For the first time in a decade, Minnesota schoolchildren are required to receive additional vaccines this fall.
Seventh-graders now must get the meningococcal vaccination and an additional pertussis (whooping cough) booster. And younger children in day care and early-childhood programs must get hepatitis A and B shots.
For most parents, complying is not a problem. Vaccination rates in Minnesota top 90 percent for almost all immunizations required by law, according to the state Department of Health. Less than 2 percent of the state's more than 70,000 kindergartners enter school unvaccinated under Minnesota's conscientious-objection exemption, the agency says.
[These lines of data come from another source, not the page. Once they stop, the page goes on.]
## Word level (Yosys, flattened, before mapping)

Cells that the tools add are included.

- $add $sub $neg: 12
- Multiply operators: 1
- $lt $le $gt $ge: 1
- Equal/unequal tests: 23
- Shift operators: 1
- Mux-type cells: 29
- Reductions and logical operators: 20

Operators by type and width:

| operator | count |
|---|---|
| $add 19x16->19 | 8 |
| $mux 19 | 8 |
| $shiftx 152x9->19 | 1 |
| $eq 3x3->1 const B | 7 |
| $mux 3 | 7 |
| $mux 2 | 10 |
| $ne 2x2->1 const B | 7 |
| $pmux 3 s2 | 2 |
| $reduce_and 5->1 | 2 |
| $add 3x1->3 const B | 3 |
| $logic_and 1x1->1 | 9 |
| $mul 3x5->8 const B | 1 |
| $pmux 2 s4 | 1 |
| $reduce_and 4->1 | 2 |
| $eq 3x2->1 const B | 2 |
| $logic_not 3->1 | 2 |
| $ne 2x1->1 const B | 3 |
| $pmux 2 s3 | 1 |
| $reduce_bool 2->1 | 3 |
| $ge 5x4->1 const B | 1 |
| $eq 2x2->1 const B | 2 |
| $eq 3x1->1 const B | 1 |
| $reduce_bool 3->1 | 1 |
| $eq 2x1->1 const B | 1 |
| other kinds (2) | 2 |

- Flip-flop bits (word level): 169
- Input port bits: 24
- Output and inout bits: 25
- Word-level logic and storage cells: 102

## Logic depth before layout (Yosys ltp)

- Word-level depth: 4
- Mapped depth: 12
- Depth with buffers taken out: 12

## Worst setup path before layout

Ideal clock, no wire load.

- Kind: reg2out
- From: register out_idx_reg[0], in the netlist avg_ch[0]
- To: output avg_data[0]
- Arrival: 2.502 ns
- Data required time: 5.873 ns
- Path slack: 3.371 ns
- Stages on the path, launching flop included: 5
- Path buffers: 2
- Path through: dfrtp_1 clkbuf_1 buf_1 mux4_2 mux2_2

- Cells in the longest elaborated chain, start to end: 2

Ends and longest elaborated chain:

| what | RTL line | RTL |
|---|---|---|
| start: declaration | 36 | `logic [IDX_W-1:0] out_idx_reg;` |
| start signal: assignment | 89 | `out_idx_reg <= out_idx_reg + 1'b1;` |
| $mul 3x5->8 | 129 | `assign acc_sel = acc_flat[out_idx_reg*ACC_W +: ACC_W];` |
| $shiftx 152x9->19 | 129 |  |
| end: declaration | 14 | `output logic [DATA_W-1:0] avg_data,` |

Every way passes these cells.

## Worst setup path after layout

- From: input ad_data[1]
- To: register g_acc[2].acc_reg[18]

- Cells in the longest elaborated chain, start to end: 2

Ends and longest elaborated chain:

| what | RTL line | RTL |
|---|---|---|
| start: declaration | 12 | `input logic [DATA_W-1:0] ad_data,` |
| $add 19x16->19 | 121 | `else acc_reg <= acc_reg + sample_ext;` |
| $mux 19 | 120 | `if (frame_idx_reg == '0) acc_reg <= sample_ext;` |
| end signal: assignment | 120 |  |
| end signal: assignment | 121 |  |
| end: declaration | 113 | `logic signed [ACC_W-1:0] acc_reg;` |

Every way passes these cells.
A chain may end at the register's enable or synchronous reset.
`src/rtl/fetch_pkg.sv`:
```
// Shared types and constants for the instruction-fetch stage.
package fetch_pkg;

    localparam int          INSN_W   = 32;
    localparam logic [31:0] NOP_INSN = 32'h0000_0000;
    localparam logic [31:0] PC_INC   = 32'd4;

    typedef enum logic [1:0] {
        IDLE  = 2'd0,
        WAIT  = 2'd1,
        DRAIN = 2'd2
    } fetch_state_e;

    typedef struct packed {
        logic [INSN_W-1:0] ins;
        logic [INSN_W-1:0] pc_plus4;
    } fetch_entry_t;

endpackage

```
`src/rtl/fetch_buf.sv`:
```
// Two-entry FIFO of {instruction, pc+4} feeding IF/ID; head reads as all-zero (NOP) when empty.
module fetch_buf
    import fetch_pkg::*;
(
    input  logic         clk,
    input  logic         rst,
    input  logic         push,
    input  logic         pop,
    input  logic         flush,
    input  fetch_entry_t push_data,
    output fetch_entry_t head,
    output logic [1:0]   count
);

    fetch_entry_t slot0_q;
    fetch_entry_t slot1_q;
    logic [1:0]   count_q;
    logic         do_pop;

    assign do_pop = pop && (count_q != 2'd0);

    always_ff @(posedge clk or posedge rst) begin
        if (rst) begin
            slot0_q <= '0;
            slot1_q <= '0;
            count_q <= 2'd0;
        end else if (flush) begin
            count_q <= 2'd0;
        end else begin
            case ({push, do_pop})
                2'b10: begin
                    if (count_q == 2'd0) slot0_q <= push_data;
                    else                 slot1_q <= push_data;
                    count_q <= count_q + 2'd1;
                end
                2'b01: begin
                    slot0_q <= slot1_q;
                    count_q <= count_q - 2'd1;
                end
                2'b11: begin
                    // occupancy unchanged; the new word lands behind whatever survives the pop
                    if (count_q == 2'd2) begin
                        slot0_q <= slot1_q;
                        slot1_q <= push_data;
                    end else begin
                        slot0_q <= push_data;
                    end
                end
                default: ;
            endcase
        end
    end

    assign head  = (count_q != 2'd0) ? slot0_q : '0;
    assign count = count_q;

endmodule

```
`src/rtl/if_fetch_unit.sv`:
```
// Instruction-fetch stage: PC, imem req/ack FSM and IF/ID output queue.
// Optional statistics counters are enabled with the IF_FETCH_STATS_EN macro.
//
// state | meaning
// IDLE  | no request outstanding
// WAIT  | request outstanding, returned word will be queued
// DRAIN | request outstanding after a redirect, returned word is dropped
module if_fetch_unit
    import fetch_pkg::*;
#(
    parameter logic [31:0] RESET_PC  = 32'h0000_0000,
    parameter int          BUF_DEPTH = 2
) (
    input  logic        clk,
    input  logic        rst,
    input  logic        stall,
    input  logic        redirect_valid,
    input  logic [31:0] redirect_pc,
    output logic        imem_req,
    output logic [31:0] imem_addr,
    input  logic        imem_ack,
    input  logic [31:0] imem_rdata,
    output logic [31:0] ins_out,
    output logic [31:0] PCPlus4_out,
    output logic        ins_valid
`ifdef IF_FETCH_STATS_EN
    ,
    output logic [31:0] stat_fetched,
    output logic [31:0] stat_bubbles
`endif
);

    localparam logic [2:0] DEPTH = 3'(BUF_DEPTH);

    fetch_state_e state_q, state_d;
    logic [31:0]  pc_q, pc_d;
    logic [31:0]  kill_q, kill_d;
    logic         push;
    logic         pop;
    logic         slot_free;
    logic [1:0]   count;
    logic [2:0]   occ_next;
    fetch_entry_t push_data;
    fetch_entry_t head;
    logic         unused_redirect_lsbs;

    assign unused_redirect_lsbs = ^redirect_pc[1:0];

    assign push      = (state_q == WAIT) && imem_ack && !redirect_valid;
    assign pop       = ins_valid && !stall;
    assign occ_next  = {1'b0, count} + {2'b00, push} - {2'b00, pop};
    // a new request may only go out if its word is guaranteed a slot on arrival
    assign slot_free = (occ_next + 3'd1) <= DEPTH;
    assign push_data = {imem_rdata, pc_q + PC_INC};

    fetch_buf u_buf (
        .clk       (clk),
        .rst       (rst),
        .push      (push),
        .pop       (pop),
        .flush     (redirect_valid),
        .push_data (push_data),
        .head      (head),
        .count     (count)
    );

    always_ff @(posedge clk or posedge rst) begin
        if (rst) begin
            state_q <= IDLE;
            pc_q    <= RESET_PC;
            kill_q  <= RESET_PC;
        end else begin
            state_q <= state_d;
            pc_q    <= pc_d;
            kill_q  <= kill_d;
        end
    end

    always_comb begin
        state_d = state_q;
        pc_d    = pc_q;
        kill_d  = kill_q;
        if (redirect_valid) begin
            pc_d = {redirect_pc[31:2], 2'b00};
            case (state_q)
                WAIT: begin
                    if (imem_ack) begin
                        state_d = IDLE;
                    end else begin
                        state_d = DRAIN;
                        kill_d  = pc_q;
                    end
                end
                DRAIN:   state_d = imem_ack ? IDLE : DRAIN;
                default: state_d = IDLE;
            endcase
        end else begin
            case (state_q)
                WAIT: begin
                    if (imem_ack) begin
                        pc_d    = pc_q + PC_INC;
                        state_d = slot_free ? WAIT : IDLE;
                    end
                end
                DRAIN: begin
                    if (imem_ack) state_d = IDLE;
                end
                default: state_d = slot_free ? WAIT : IDLE;
            endcase
        end
    end

    assign imem_req    = (state_q != IDLE);
    assign imem_addr   = (state_q == DRAIN) ? kill_q : pc_q;
    assign ins_valid   = (count != 2'd0);
    assign ins_out     = head.ins;
    assign PCPlus4_out = head.pc_plus4;

`ifdef IF_FETCH_STATS_EN
    always_ff @(posedge clk or posedge rst) begin
        if (rst) begin
            stat_fetched <= '0;
            stat_bubbles <= '0;
        end else begin
            if (push)                stat_fetched <= stat_fetched + 32'd1;
            if (!ins_valid && !stall) stat_bubbles <= stat_bubbles + 32'd1;
        end
    end
`endif

endmodule
```
`config.mk`:
```
export PLATFORM = sky130hd
export DESIGN_NAME = if_fetch_unit
export DESIGN_NICKNAME = d
export VERILOG_FILES = /design/src/rtl/fetch_pkg.sv /design/src/rtl/fetch_buf.sv /design/src/rtl/if_fetch_unit.sv
export SDC_FILE = /design/constraint.sdc
export NUM_CORES = 1
export LEC_CHECK = 0
export ABC_AREA = 0
export CORE_MARGIN = 2
export CORE_UTILIZATION = 50
export DETAILED_ROUTE_END_ITERATION = 6
export PLACE_DENSITY = 0.72
export SYNTH_ARGS = -nofsm -noshare
export SYNTH_HDL_FRONTEND = slang
export SYNTH_SLANG_ARGS = --single-unit
```
`constraint.sdc`:
```
create_clock -name clk -period 7.85 [get_ports clk]
set_clock_uncertainty 0.2 [all_clocks]
set_input_delay 1.57 -clock clk [delete_from_list [all_inputs] [get_ports clk]]
set_output_delay 1.57 -clock clk [all_outputs]
set_load 0.05 [all_outputs]
```
### Word level (Yosys, flattened, before mapping)

Cells that the tools add are included.

* muxes and demuxes: 20
* reduce and logical (&&, ||, !) cells: 20
* $add $sub $neg: 6
* $lt $le $gt $ge: 1
* equality and inequality tests: 11
* bitwise logic cells: 2

Operators by type and width (number)
* 64-bit two-way mux: 5
* 64-bit one-hot mux with 3 select lines: 1
* 32-bit two-way mux: 4
* 64-bit one-hot mux with 2 select lines: 1
* 32-bit by 3-bit adder with 32-bit output (second input constant): 1
* 2-bit two-way mux: 6
* 2-bit nonzero test: 5
* 2-bit equality test (second input constant): 4
* 2-bit one-hot mux with 2 select lines: 2
* 3-bit != test (second input constant): 2
* 3-bit AND reduction: 2
* 3-bit nonzero test: 2
* 2-bit by 1-bit equality test with 1-bit output (second input constant): 2
* 1-bit logical AND: 4
* 2-bit by 1-bit != test with 1-bit output (second input constant): 2
* 2-bit AND reduction: 2
* 4-bit AND reduction: 1
* 2-bit by 1-bit adder with 3-bit output: 1
* 3-bit by 1-bit adder with 3-bit output (second input constant): 1
* 3-bit by 2-bit less-or-equal comparator with 1-bit output (second input constant): 1
* 3-bit by 1-bit subtractor with 3-bit output: 1
* 2-bit by 1-bit adder with 2-bit output (second input constant): 1
* 1-bit logical NOT: 2
* 2-bit logical NOT: 1
* 5 further kinds: 6

* input port bits: 69
* output and inout port bits: 98
* flip-flop bits (word level): 196

### Depth between registers and ports, before layout

Gate-level depths: netlist of run 1.

* word-level depth: 11
* mapped depth: 12

### Hierarchy

From an unflattened synthesis of run 1, not the netlist that was laid out.

* cell total of the unflattened synthesis: 1036
* area, all modules: 10642.7 um^2

By module, submodules not included
* fetch_buf: times used 1, area an instance 6623.9 um^2, sequential area each 3253.1 um^2, cells an instance 607
* if_fetch_unit: times used 1, area an instance 4018.9 um^2, sequential area each 1551.5 um^2, cells an instance 429

### Least setup slack after synthesis of run 1

Ideal clock, no wire load.

* kind: reg2out
* start: reg state_q[0]
* end: out imem_addr[18]
* required time: 6.080 ns
* buffers on the path: 2
* cell stages (with the launch flop): 6
* setup slack: 4.016 ns
* arrival: 2.064 ns
* cell sequence: dfrtp_1 -> inv_1 -> ha_1 -> clkbuf_1 -> clkbuf_1 -> o21ai_0

* cells in the longest elaborated chain, start to end: 2

Ends and longest elaborated chain
* start, declared: RTL line if_fetch_unit.sv:35 `fetch_state_e state_q, state_d;`
* start signal, assigned: RTL line if_fetch_unit.sv:73 `state_q <= state_d;`
* 2-bit equality test: RTL line if_fetch_unit.sv:114 `assign imem_addr = (state_q == DRAIN) ? kill_q : pc_q;`
* 32-bit two-way mux: RTL line if_fetch_unit.sv:114
* end, declared: RTL line if_fetch_unit.sv:20 `output logic [31:0] imem_addr,`

Every way passes these cells.

### Worst setup path in the final report of run 1

* start: reg u_buf.count_q[1], in the netlist u_buf.count[1]
* end: out PCPlus4_out[25]

* cells in the longest elaborated chain, start to end: 2

Ends and longest elaborated chain
* start, declared: RTL line fetch_buf.sv:17 `logic [1:0] count_q;`
* start signal, assigned: RTL line fetch_buf.sv:34 `count_q <= count_q + 2'd1;`
* start signal, assigned: RTL line fetch_buf.sv:38 `count_q <= count_q - 2'd1;`
* 2-bit nonzero test: RTL line fetch_buf.sv:54 `assign head = (count_q != 2'd0) ? slot0_q : '0;`
* 64-bit two-way mux: RTL line fetch_buf.sv:54
* end, declared: RTL line if_fetch_unit.sv:24 `output logic [31:0] PCPlus4_out,`

Every way passes these cells.

==> impl_metrics.yaml, run 1 <==
run_status:
  status: "completed"
cts:
  clkTransAtPathRegs_ns: 0.07
  cts_setup_buffers: 0
  numCtsBuffers: 17
  cts_buffer_depth: 2
  post_cts_resized: 0
  clkLatencyLatePin_ns: 0.44
  root_buffer: "clkbuf_16"
  cts.sinks: 188
  cts_tree: "built"
  cts_hold_buf: 0
  htree_levels: 4
placement:
  place_ws_ns: 2.93
  dpl_cell_area_um2: 11200
  dp_hpwl_um: 14100
  dp_cells: 1300
  place_congestion: 0.825
  place.port_buffers: 160
die:
  pin_count: 167
  core_area_um2: 18800
  initial_core_util_pct: 51.0
  die_w_um: 142
  die_area_um2: 20300
  die_h_um: 142
  num_rows: 50
final_layout:
  nets: 1161
  fin_cells: 1332
  diodes: 0
  nFillCells: 1576
  design_area_um2: 11800
  finalCoreUtilization_pct: 62.6
  syn2layout_area_growth_pct: 22.8
  layout-drive-gt1-share_pct: 14.5
  regArea_um2: 4700
  multiInputGateArea_um2: 4450
timing:
  worst_slew_pin_slew_ns: 1.18
  final.min_clock_period_ns: 4.54
  timing.final.crit_share_pct: 57.9
  rsz0062_at_grt: "no"
  slew_viol_final: 0
  max_clock_freq_mhz: 220
  timing.hold.ws_ns: 0.275
  max_slew_margin_pct: 20.4
  timing.final.ws_setup_ns: 3.31
  finalSetupViolCount: 0
  finalHoldViolCount: 0
  finalSetupTns_ns: 0
setup_path:
  cp.arrival_ns: 2.77
  critPathKind: "flip-flop to output pin"
  slowest_delay_ns: 0.86
  worst-r2r-setup-slack_ns: 4.33
  end_kind: "output pin"
  crit_path_top_delay_cell: "clkdlybuf4s50_1"
  worstPathMaxFanout: 65
  reg2regPathDepth: 6
  critPathRequiredTime_ns: 6.08
  timing.rr.end: "u_buf.slot0_q[15]$_DFFE_PP0P_"
  cp-start-kind: "flip-flop"
  crit_path_cell_trace: "or2_2 > and2_1 > clkdlybuf4s50_1"
  timing.rr.start: "u_buf.count[0]$_DFFE_PP0P_"
detailed_routing:
  first_iter_violations: 400
  drt_wl_total_um: 22100
  post_drt_wl_per_cell_um: 16.6
  drc: 0
  vias: 7310
  first_pass_iters: 5
  drt-vias-per-instance: 5.49
  ant_nets: 0
yosys:
  yosysTopAreaCellShare_pct: 49.2
  postSynthCellCount: 982
  synth-edff-count: 0
  seq_area_frac_synth_pct: 49.2
  synth.area.top_cells: "dfrtp_1, mux2_2, nand2_1"
  synth_warnings: 0
  synth_flop_cell: "dfrtp_1"
  syn-mean-instance-area_um2: 9.74
  syn_area_um2: 9570
  ys_seq_elements: 188
  async_reset_ff_share_pct: 100
  yosys.cell_types.count: 58
  synth.largest_area_cell: "dfrtp_1"
global_routing:
  grt_util_met1_pct: 33.3
  grt_usage_pct: 22.8
  grt_max_degree: 85
  met2_usage_pct: 35.0
  grt_pass1_vias: 6966
  met3_usage_pct: 4.17
  gr-total-overflow: 0
  grt_pass1_wl_um: 36400
  top_usage_layer: "met2"
  antenna_found_initial: 1
hold_path:
  min_path_type: "flip-flop to flip-flop"
  min-delay-start: "u_buf.slot0_q[7]$_DFFE_PP0P_"
  hold_depth: 2
  hold_end: "u_buf.slot0_q[7]$_DFFE_PP0P_"
power_and_ir_drop:
  leakage_nw: 4.89
  peakVddDrop_uv: 172
  powerDensity_nw_per_um2: 342
  finalPower_mw: 4.01
run:
  max_cap_viol_count: 0
sequential cells by signal, summed over array words and instances (netlist names):
| signal | cells |
|---|---|
| kill_q | 30 |
| pc_q | 30 |
| state_q | 2 |
| u_buf.count | 2 |
| u_buf.slot0_q | 62 |
| u_buf.slot1_q | 62 |
final cells by class:
class / count / area share [%]
flip-flops and latches: 188 / 40.0
multi-input cells: 698 / 37.9
repair buffers: 168 / 14.1
clock buffers: 22 / 4.12
well taps: 234 / 2.49
clock inverters: 10 / 0.958
inverters: 12 / 0.426
worst max path at each step:
| stage | start | slack, ns | endpoint |
|---|---|---|---|
| after floorplan | rst | 0.97 | kill_q[10]$_DFFE_PP0P_ |
| after global placement | imem_ack | 2.96 | u_buf.slot0_q[14]$_DFFE_PP0P_ |
| after detailed placement | imem_ack | 2.93 | u_buf.slot0_q[15]$_DFFE_PP0P_ |
| after CTS | u_buf.count[1]$_DFFE_PP0P_ | 3.25 | PCPlus4_out[28] |
| after global routing | u_buf.count[1]$_DFFE_PP0P_ | 3.11 | PCPlus4_out[28] |
| final | u_buf.count[1]$_DFFE_PP0P_ | 3.31 | PCPlus4_out[25] |
kinds of logic after synthesis:
logic type	after synthesis	share of synthesized area, %
multiplexers	95	11.2
XOR/XNOR	55	5.03
AO/OA/AOI/OAI	156	9.45
flip-flops	188	49.2
adder cells (fa/ha/maj)	7	0.994
buffers and inverters	99	4.62
AND/OR/NAND/NOR	381	19.5
other	1	0.0392
Yosys cell counts (all sizes together) (2+ instances only):
cell      n
o31a      2
nand3b    2
mux2     94
ha        6
a31oi    35
o31ai     2
o22ai     9
nor3      9
buf      42
o211ai    3
clkbuf   45
nand3    27
or4       2
and3      2
xor2     35
a21oi    36
nand2   145
nor2     93
and2     65
nand4    15
nor4     11
a311oi    2
dfrtp   188
xnor2    20
inv      11
or3       4
o21a      2
or2       2
o21ai    59
layer usage:
layer,wire (µm),part of all wire (%)
met1,10500,48
met2,10000,45
met3,1200,5.4
met4,307,1.4
met5,0,0
placed cells by master, fill, tap and decap left out, types with 12 or more instances in the layout:
cell type,synthesis,routed
clkdlybuf4s50_1,0,159
nand2_1,145,144
nor2_1,93,93
xnor2_1,20,20
a31oi_1,35,35
a21oi_1,36,36
nand3_1,25,25
xor2_1,35,35
mux2_2,94,94
o21ai_0,55,55
clkbuf_16,0,17
and2_1,65,64
nand4_1,12,12
dfrtp_1,188,188
power breakdown:
part | switching, mW | internal [mW]
Clock | 0.371 | 0.503
Combinational | 0.926 | 0.621
Sequential | 0.222 | 1.37
worst max-delay path: cells and delay by family (launching register included):
family | cells | cell delay [ns]
simple gates | 2 | 1.07
buf+inv | 1 | 0.86
flops | 1 | 0.40
No activity file was read; power rests on OpenSTA's default activity.
==> run 2, diff against run 1 <==
==> constraint.sdc (replaced) <==
create_clock -name clk -period 4.6 [get_ports clk]
set_clock_uncertainty 0.2 [all_clocks]
set_input_delay 0.92 -clock clk [delete_from_list [all_inputs] [get_ports clk]]
set_output_delay 0.92 -clock clk [all_outputs]
set_load 0.05 [all_outputs]
==> impl_metrics.yaml, run 2 (synthesized netlist as in run 1, its figures left out) <==
setup_path:
  timing.rr.end: "state_q[0]$_DFFE_PP0P_"
  timing.rr.start: "state_q[1]$_DFFE_PP0P_"
  worst-r2r-setup-slack_ns: 1.74
  worstPathMaxFanout: 30
  reg2regPathDepth: 9
  cp.arrival_ns: 2.69
  critPathRequiredTime_ns: 3.48
  critPathKind: "flip-flop to output pin"
  cp-start-kind: "flip-flop"
  end_kind: "output pin"
timing:
  finalSetupTns_ns: 0
  slew_viol_final: 0
  max_slew_margin_pct: 23.7
  worst_slew_pin_slew_ns: 1.14
  finalHoldViolCount: 0
  final.min_clock_period_ns: 3.81
  finalSetupViolCount: 0
  max_clock_freq_mhz: 263
  timing.final.crit_share_pct: 82.8
  rsz0062_at_grt: "no"
final_layout:
  syn2layout_area_growth_pct: 24.4
  nets: 1171
  fin_cells: 1340
  mostFrequentLayoutCells: "dfrtp_1, clkdlybuf4s50_1, nand2_1"
  final_common_cell: "dfrtp_1"
  layout-drive-gt1-share_pct: 15.2
  diodes: 0
  top_regs: "u_buf.slot0_q (62), u_buf.slot1_q (62)"
  finalCoreUtilization_pct: 63.4
cts:
  root_buffer: "clkbuf_16"
  post_cts_resized: 0
  htree_levels: 4
  numCtsBuffers: 17
  clkTransAtPathRegs_ns: 0.07
  cts_buffer_depth: 2
  cts_setup_buffers: 0
  cts_tree: "built"
  cts.sinks: 188
  cts_hold_buf: 0
  clkLatencyLatePin_ns: 0.43
hold_path:
  hold_end: "u_buf.slot0_q[5]$_DFFE_PP0P_"
  min_path_type: "flip-flop to flip-flop"
  hold_depth: 2
  min-delay-start: "u_buf.slot0_q[5]$_DFFE_PP0P_"
detailed_routing:
  first_iter_violations: 368
  vias: 7351
  first_pass_iters: 5
  drc: 0
  ant_nets: 0
  drt-vias-per-instance: 5.49
  drt_wl_total_um: 22400
  post_drt_wl_per_cell_um: 16.7
die:
  core_area_um2: 18800
  die_w_um: 142
  pin_count: 167
  initial_core_util_pct: 51.0
  die_h_um: 142
  num_rows: 50
  die_area_um2: 20300
placement:
  place_congestion: 0.816
  dp_cells: 1310
  dp_hpwl_um: 15000
  place.port_buffers: 160
global_routing:
  antenna_found_initial: 0
  grt_max_degree: 90
  grt_pass1_wl_um: 36800
  grt_usage_pct: 23.0
  grt_pass1_vias: 7306
  gr-total-overflow: 0
run:
  max_cap_viol_count: 0
run_status:
  status: "completed"
power_and_ir_drop:
  leakage_nw: 4.97
  peakVddDrop_uv: 335
  powerDensity_nw_per_um2: 586
==> run 2: changes by cell type in the layout (fill, tap and decap cells not counted), sizes merged <==
cell	before	now
buf	9	19
bufinv	2	5
clkbuf	22	18
clkinv	7	6
==> run 2: worst max path at each step <==
stage	slack, ns	end	from
floorplan	1.06	kill_q[10]$_DFFE_PP0P_	rst
global placement	0.99	state_q[0]$_DFFE_PP0P_	imem_ack
detailed placement	0.93	state_q[0]$_DFFE_PP0P_	imem_ack
CTS	0.75	PCPlus4_out[30]	u_buf.count[1]$_DFFE_PP0P_
global route	0.61	PCPlus4_out[30]	u_buf.count[1]$_DFFE_PP0P_
finish	0.79	PCPlus4_out[30]	u_buf.count[1]$_DFFE_PP0P_
==> run 2: power breakdown <==
| part | total [mW] | leakage [nW] | internal, mW | switching [mW] |
|---|---|---|---|---|
| Combinational | 2.67 | 2.36 | 1.08 | 1.59 |
| Clock | 1.59 | 0.312 | 0.972 | 0.615 |
| Sequential | 2.72 | 2.30 | 2.34 | 0.381 |
==> run 2: critical path: stages, from the launching register on <==
cell and delay [ns]:
dfrtp_1 0.42, or2_2 0.46, buf_4 0.36, and2_1 0.18, clkdlybuf4s50_1 0.85
==> run 2: cell type report <==
cell class / instances / area [µm²]
Fill cell: 1562 / 6870
Sequential cell: 188 / 4700
Multi-Input combinational cell: 698 / 4450
Timing Repair Buffer: 178 / 1770
Clock buffer: 18 / 439
Tap cell: 234 / 293
Clock inverter: 12 / 195
Inverter: 12 / 48.8
==> run 2: metrics by stage <==
stage | cell area [µm²] | hold slack (ns) | power [mW] | worst slack (ns)
after floorplan | 9580 | 0.241 | 4.62 | 1.06
after global placement | 11300 | 0.256 | 5.34 | 0.990
after detailed placement | 11300 | 0.263 | 5.43 | 0.926
after CTS | 11900 | 0.279 | 7.03 | 0.748
after global routing | 11900 | 0.308 | 7.41 | 0.609
final | 11900 | 0.273 | 6.98 | 0.792
==> run 2: layer usage <==
metal,up-vias,GRT usage (%),wire [µm]
met3,22,5.01,1220
met2,222,37.3,10600
met1,3565,31.8,10300
met5,-,0,0
met4,0,5.58,265
li1,3542,-,-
But two Minnesota moms worry that the small minority of parents who oppose routine childhood vaccinations often dominate public discussion about them. Karen Ernst and Ashley Shelby have joined forces to give a stronger public voice to the silent majority of parents who support vaccination. Their nonprofit website, Voices for Vaccines (www.voicesforvaccines.org), is based in the Twin Cities, but it's attracting an international audience.
"You hear it so much, it gets a stickiness to it," Ernst said of anti-vaccine rhetoric. "The reality of it is [that] most of us have chosen to protect our children from disease. These requirements are good."
This year's additions to the list of required vaccines — the first since the chickenpox vaccine became mandatory a decade ago — offer an opportunity to remind parents that vaccinating is the norm, said Ernst, a former teacher who lives in St. Paul.
Lynn Bahta, immunization clinical consultant for the state's immunization program, said the requirements went into effect after 18 months of consultation with experts and collection of public opinion. But the vaccines are not new. Many pediatricians have been giving them to children for years. Rather, state law is catching up with recommendations from the U.S. Centers for Disease Control.
All told, schoolchildren are now required to receive about 13 vaccines during the K-12 years, Bahta said.